Severity of pulmonary involvement and (18)F-FDG PET activity in sarcoidosis
Mostard, Rémy L M × Verschakelen, Johny van Kroonenburgh, Marinus J P G Nelemans, Patty J Wijnen, Petal A H M Vöö, Stefan Drent, Marjolein #
Baillière Tindall, in association with the British Thoracic Society
Respiratory medicine vol:107 issue:3 pages:439-47
BACKGROUND: Assessing inflammatory activity is useful in the management of persistent symptomatic sarcoidosis patients. (18)F-FDG PET (PET) has been shown to be a sensitive technique to assess inflammatory activity in sarcoidosis. The aim of this study was to evaluate whether the severity of pulmonary involvement is associated with PET activity in persistent symptomatic sarcoidosis patients.
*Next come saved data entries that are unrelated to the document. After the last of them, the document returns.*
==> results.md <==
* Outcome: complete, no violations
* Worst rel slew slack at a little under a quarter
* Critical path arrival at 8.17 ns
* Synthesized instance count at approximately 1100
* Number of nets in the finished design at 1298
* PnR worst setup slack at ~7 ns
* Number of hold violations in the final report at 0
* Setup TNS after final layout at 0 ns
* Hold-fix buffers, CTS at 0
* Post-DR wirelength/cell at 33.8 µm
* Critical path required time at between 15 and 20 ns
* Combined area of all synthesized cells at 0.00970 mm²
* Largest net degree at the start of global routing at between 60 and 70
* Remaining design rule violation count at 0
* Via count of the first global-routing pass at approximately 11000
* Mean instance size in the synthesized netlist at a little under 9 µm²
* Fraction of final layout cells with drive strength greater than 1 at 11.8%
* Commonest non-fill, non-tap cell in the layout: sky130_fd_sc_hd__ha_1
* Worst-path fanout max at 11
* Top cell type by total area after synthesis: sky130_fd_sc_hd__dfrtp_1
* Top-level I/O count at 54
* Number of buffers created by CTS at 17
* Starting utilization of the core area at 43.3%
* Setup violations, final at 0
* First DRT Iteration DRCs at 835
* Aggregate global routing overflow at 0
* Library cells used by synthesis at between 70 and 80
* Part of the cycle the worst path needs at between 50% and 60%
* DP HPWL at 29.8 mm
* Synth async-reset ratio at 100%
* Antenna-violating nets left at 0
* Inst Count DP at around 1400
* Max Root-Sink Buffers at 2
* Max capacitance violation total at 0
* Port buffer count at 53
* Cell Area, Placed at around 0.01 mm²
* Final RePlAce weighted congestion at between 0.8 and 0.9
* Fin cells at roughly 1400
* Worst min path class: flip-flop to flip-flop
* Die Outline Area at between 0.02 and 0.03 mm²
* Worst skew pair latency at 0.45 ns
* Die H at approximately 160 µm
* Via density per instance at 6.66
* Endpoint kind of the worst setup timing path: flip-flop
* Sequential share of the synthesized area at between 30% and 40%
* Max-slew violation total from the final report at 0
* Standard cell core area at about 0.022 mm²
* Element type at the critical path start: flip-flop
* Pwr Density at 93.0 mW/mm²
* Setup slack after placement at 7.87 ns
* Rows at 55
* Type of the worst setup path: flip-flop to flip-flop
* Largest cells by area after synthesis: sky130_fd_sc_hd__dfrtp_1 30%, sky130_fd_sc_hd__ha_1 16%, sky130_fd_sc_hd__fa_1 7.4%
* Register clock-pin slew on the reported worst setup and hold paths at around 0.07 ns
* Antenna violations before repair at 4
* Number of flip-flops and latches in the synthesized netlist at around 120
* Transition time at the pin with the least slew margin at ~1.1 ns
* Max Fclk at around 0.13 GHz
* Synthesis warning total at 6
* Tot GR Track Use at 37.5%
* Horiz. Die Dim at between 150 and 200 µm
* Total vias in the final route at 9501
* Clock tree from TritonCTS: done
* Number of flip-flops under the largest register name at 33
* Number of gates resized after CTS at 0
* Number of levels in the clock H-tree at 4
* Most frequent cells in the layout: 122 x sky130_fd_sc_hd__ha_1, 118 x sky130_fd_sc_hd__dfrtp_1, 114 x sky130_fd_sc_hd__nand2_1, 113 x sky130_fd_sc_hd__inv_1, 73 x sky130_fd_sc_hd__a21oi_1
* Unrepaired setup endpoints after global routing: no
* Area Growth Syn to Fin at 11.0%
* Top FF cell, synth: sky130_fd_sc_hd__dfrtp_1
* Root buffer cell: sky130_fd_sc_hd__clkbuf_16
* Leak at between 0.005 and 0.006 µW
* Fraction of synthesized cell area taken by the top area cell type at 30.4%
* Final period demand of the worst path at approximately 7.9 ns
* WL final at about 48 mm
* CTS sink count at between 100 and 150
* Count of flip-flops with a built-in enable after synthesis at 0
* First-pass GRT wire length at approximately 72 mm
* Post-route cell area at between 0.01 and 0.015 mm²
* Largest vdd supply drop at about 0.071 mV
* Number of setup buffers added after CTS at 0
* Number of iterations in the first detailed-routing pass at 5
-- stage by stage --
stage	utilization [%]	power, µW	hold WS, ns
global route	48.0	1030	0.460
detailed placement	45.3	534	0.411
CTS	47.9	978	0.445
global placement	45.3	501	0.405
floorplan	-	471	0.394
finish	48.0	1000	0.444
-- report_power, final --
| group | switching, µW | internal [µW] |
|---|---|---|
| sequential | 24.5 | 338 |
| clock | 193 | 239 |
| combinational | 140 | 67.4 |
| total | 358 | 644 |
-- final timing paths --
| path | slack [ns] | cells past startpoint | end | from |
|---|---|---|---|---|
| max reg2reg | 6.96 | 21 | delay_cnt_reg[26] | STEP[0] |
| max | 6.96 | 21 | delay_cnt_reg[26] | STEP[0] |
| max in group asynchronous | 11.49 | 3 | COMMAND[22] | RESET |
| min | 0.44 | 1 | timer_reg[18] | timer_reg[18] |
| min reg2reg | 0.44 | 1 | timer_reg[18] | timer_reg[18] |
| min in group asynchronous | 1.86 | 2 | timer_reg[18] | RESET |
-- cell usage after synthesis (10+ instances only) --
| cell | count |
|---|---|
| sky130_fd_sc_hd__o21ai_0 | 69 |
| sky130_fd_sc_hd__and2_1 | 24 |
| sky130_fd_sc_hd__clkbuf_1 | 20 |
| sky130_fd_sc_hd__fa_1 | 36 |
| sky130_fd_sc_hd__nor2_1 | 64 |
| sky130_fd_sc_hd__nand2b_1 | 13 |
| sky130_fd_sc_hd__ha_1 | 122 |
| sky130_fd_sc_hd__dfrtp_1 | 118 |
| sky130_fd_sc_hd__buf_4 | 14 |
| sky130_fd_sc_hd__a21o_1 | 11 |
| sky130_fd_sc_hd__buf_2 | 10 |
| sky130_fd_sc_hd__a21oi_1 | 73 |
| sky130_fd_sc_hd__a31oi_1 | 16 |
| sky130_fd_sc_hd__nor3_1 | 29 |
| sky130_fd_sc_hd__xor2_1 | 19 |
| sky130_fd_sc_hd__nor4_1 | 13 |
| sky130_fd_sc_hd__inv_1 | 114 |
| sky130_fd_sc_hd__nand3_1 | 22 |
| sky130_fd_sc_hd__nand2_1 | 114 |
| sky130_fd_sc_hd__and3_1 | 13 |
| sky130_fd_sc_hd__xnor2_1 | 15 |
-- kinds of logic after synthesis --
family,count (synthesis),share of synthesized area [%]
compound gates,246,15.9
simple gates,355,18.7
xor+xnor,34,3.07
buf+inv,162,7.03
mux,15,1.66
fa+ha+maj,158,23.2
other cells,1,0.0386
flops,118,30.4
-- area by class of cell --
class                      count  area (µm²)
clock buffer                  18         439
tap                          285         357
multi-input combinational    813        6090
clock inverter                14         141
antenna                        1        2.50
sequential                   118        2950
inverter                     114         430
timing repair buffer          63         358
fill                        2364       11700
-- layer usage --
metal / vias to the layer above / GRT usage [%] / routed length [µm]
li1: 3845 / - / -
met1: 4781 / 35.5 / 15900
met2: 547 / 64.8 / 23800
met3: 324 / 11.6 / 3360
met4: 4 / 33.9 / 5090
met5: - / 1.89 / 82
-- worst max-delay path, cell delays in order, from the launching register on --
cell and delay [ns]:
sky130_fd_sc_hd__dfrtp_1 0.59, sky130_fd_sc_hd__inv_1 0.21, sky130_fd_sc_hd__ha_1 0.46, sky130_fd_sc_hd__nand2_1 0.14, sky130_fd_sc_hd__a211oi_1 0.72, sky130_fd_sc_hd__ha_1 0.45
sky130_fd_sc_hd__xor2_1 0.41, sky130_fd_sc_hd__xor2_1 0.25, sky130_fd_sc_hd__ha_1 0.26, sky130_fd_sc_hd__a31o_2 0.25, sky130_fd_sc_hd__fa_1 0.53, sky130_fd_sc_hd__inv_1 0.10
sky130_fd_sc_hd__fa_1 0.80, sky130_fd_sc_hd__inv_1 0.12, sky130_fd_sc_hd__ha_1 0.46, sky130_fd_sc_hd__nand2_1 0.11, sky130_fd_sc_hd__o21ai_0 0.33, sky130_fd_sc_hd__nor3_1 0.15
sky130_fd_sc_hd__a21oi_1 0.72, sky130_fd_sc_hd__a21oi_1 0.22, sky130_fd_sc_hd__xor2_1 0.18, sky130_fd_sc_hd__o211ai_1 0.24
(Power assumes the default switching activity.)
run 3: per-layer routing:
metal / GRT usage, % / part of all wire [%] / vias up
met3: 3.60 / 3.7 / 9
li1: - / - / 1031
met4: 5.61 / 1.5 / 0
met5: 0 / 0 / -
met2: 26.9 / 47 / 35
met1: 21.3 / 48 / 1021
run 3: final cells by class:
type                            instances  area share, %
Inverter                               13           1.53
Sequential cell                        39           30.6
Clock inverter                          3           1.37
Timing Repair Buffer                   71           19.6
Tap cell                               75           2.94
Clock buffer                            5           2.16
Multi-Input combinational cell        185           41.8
File: src/rtl/pc_fetch_controller.sv
// PC generation and instruction-fetch request control.
// Tracks one outstanding request and discards responses made stale by redirects.
module pc_fetch_controller #(
  parameter logic [31:0] RESET_PC = 32'h0000_0000,
  parameter int          CNT_W    = 16
) (
  input  logic             CPU_CLK,
  input  logic             CPU_RST_N,
  input  logic             BranchE,
  input  logic [31:0]      BranchTarget,
  input  logic             JalrE,
  input  logic [31:0]      JalrTarget,
  input  logic             JalD,
  input  logic [31:0]      JalTarget,
  input  logic             StallF,
  input  logic             IAck,
  output logic             IReq,
  output logic [31:0]      IAddr,
  output logic [31:0]      PCF,
  output logic             InstrValidF,
  output logic             RedirectF,
  output logic [CNT_W-1:0] KillCnt
);

  localparam logic [1:0] FETCH = 2'd0;
  localparam logic [1:0] HOLD  = 2'd1;
  localparam logic [1:0] KILL  = 2'd2;

  localparam logic [CNT_W-1:0] CNT_ONE = {{(CNT_W-1){1'b0}}, 1'b1};

  logic [1:0]       state, state_nx;
  logic [31:0]      pc, pc_nx;
  logic [31:0]      req, req_nx;
  logic [31:0]      pc_inc;
  logic [31:0]      tgt;
  logic [CNT_W-1:0] kcnt;
  logic             redirect;
  logic             kill_inc;
  logic             ireq_s;
  logic             valid_s;

  assign redirect = BranchE | JalrE | JalD;
  assign pc_inc   = pc + 32'd4;

  always_comb begin
    tgt = JalTarget;
    if (BranchE)
      tgt = BranchTarget;
    else if (JalrE)
      tgt = {JalrTarget[31:1], 1'b0};
  end

  always_comb begin
    state_nx = state;
    pc_nx    = pc;
    req_nx   = req;
    kill_inc = 1'b0;
    ireq_s   = 1'b0;
    valid_s  = 1'b0;
    unique case (state)
      HOLD: begin
        valid_s = ~redirect;
        if (redirect) begin
          pc_nx    = tgt;
          req_nx   = tgt;
          kill_inc = 1'b1;
          state_nx = FETCH;
        end else if (!StallF) begin
          pc_nx    = pc_inc;
          req_nx   = pc_inc;
          state_nx = FETCH;
        end
      end
      KILL: begin
        ireq_s = 1'b1;
        if (redirect)
          pc_nx = tgt;
        if (IAck) begin
          kill_inc = 1'b1;
          req_nx   = redirect ? tgt : pc;
          state_nx = FETCH;
        end
      end
      default: begin
        ireq_s  = 1'b1;
        valid_s = IAck & ~redirect;
        if (redirect) begin
          pc_nx = tgt;
          if (IAck) begin
            req_nx   = tgt;
            kill_inc = 1'b1;
          end else begin
            state_nx = KILL;
          end
        end else if (IAck) begin
          if (StallF) begin
            state_nx = HOLD;
          end else begin
            pc_nx  = pc_inc;
            req_nx = pc_inc;
          end
        end
      end
    endcase
  end

  always_ff @(posedge CPU_CLK or negedge CPU_RST_N) begin
    if (!CPU_RST_N) begin
      state <= FETCH;
      pc    <= RESET_PC;
      req   <= RESET_PC;
      kcnt  <= '0;
    end else begin
      state <= state_nx;
      pc    <= pc_nx;
      req   <= req_nx;
      if (kill_inc && !(&kcnt))
        kcnt <= kcnt + CNT_ONE;
    end
  end

  // Reset gates the request so memory never sees one mid-reset.
  assign IReq        = CPU_RST_N & ireq_s;
  assign IAddr       = req;
  assign PCF         = pc;
  assign InstrValidF = valid_s;
  assign RedirectF   = redirect;
  assign KillCnt     = kcnt;

endmodule
[config.mk]
export PLATFORM = sky130hd
export DESIGN_NAME = game_stats_tracker
export DESIGN_NICKNAME = d
export VERILOG_FILES = /design/src/rtl/game_stats_tracker.sv
export SDC_FILE = /design/constraint.sdc
export NUM_CORES = 1
export LEC_CHECK = 0
export CAP_MARGIN = 20
export CORE_ASPECT_RATIO = 2
export CORE_MARGIN = 1.5
export CORE_UTILIZATION = 57
export CTS_BUF_LIST = sky130_fd_sc_hd__clkbuf_16
export CTS_CLUSTER_SIZE = 30
export DETAILED_ROUTE_END_ITERATION = 10
export PLACE_DENSITY = 0.81
export RECOVER_POWER = 25
export SYNTH_ARGS = -nofsm -noshare
export SYNTH_HDL_FRONTEND = slang
export SYNTH_SLANG_ARGS = --single-unit
[constraint.sdc]
create_clock -name clk -period 9.2 [get_ports clk]
set_clock_uncertainty 0.2 [all_clocks]
set_input_delay 0.92 -clock clk [delete_from_list [all_inputs] [get_ports clk]]
set_output_delay 0.92 -clock clk [all_outputs]
set_load 0.02 [all_outputs]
METHODS: Over a 5-year period, relevant clinical data including laboratory and lung function test results were gathered from the medical records of 95 sarcoidosis patients with persistent disabling symptoms who underwent both a PET and HRCT. HRCT scans were classified using a semiquantitative scoring system and PET findings as positive or negative, respectively. RESULTS: PET was positive in 77/95 patients, of whom 56 demonstrated pulmonary PET-positivity. HRCT scores were high (7.1 ± 3.6) in patients with positive pulmonary PET findings (n = 56) compared to patients with negative pulmonary PET findings (n = 39; 3.0 ± 2.9; p < 0.001). DLCO (65 ± 20% predicted) and FVC (85 ± 24% predicted) were low in patients with pulmonary PET-positivity versus those with negative pulmonary PET findings (79 ± 16% predicted; p = 0.001 and 96 ± 22% predicted; p = 0.044, respectively). Interestingly, out of the 26 patients with fibrotic changes, 22 (85%) had positive pulmonary PET findings, of whom 18/22 (82%) showed extrathoracic PET-positive lesions and 16/22 (73%) showed signs of serological inflammation. CONCLUSIONS: The severity of the pulmonary involvement, assessed by HRCT features and lung function parameters, appeared to be associated with PET activity in sarcoidosis. The majority of patients with fibrotic changes demonstrated inflammatory activity at pulmonary and extrathoracic sites.